--- config.mk ---
export PLATFORM = sky130hd
export DESIGN_NAME = data_cache_ctrl
export DESIGN_NICKNAME = d
export VERILOG_FILES = /design/src/rtl/mips_cache_pkg.sv /design/src/rtl/cache_line_array.sv /design/src/rtl/data_cache_ctrl.sv
export SDC_FILE = /design/constraint.sdc
export NUM_CORES = 2
export LEC_CHECK = 0
export ABC_CLOCK_PERIOD_IN_PS = 10060
export BUFFER_PORTS_ARGS = -buffer_cell sky130_fd_sc_hd__buf_2
export CAP_MARGIN = 10
export CORE_MARGIN = 2
export CORE_UTILIZATION = 43
export CTS_CLUSTER_SIZE = 28
export DETAILED_ROUTE_END_ITERATION = 12
export SLEW_MARGIN = 30
export SYNTH_ARGS = -nofsm -noshare
export SYNTH_HDL_FRONTEND = slang
export SYNTH_SLANG_ARGS = --single-unit
--- constraint.sdc ---
create_clock -name CLK -period 10.06 [get_ports CLK]
set_input_delay 2.012 -clock CLK [delete_from_list [all_inputs] [get_ports CLK]]
set_output_delay 2.012 -clock CLK [all_outputs]
set_load 0.005 [all_outputs]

● ● ● ●

Please reproduce the records exactly, without leaving any out.

--- config.mk ---
export PLATFORM = sky130hd
export DESIGN_NAME = data_cache_ctrl
export DESIGN_NICKNAME = d
export VERILOG_FILES = /design/src/rtl/mips_cache_pkg.sv /design/src/rtl/cache_line_array.sv /design/src/rtl/data_cache_ctrl.sv
export SDC_FILE = /design/constraint.sdc
export NUM_CORES = 2
export LEC_CHECK = 0
export ABC_CLOCK_PERIOD_IN_PS = 10060
export BUFFER_PORTS_ARGS = -buffer_cell sky130_fd_sc_hd__buf_2
export CAP_MARGIN = 10
export CORE_MARGIN = 2
export CORE_UTILIZATION = 43
export CTS_CLUSTER_SIZE = 28
export DETAILED_ROUTE_END_ITERATION = 12
export SLEW_MARGIN = 30
export SYNTH_ARGS = -nofsm -noshare
export SYNTH_HDL_FRONTEND = slang
export SYNTH_SLANG_ARGS = --single-unit
--- constraint.sdc ---
create_clock -name CLK -period 10.06 [get_ports CLK]
set_input_delay 2.012 -clock CLK [delete_from_list [all_inputs] [get_ports CLK]]
set_output_delay 2.012 -clock CLK [all_outputs]
set_load 0.005 [all_outputs]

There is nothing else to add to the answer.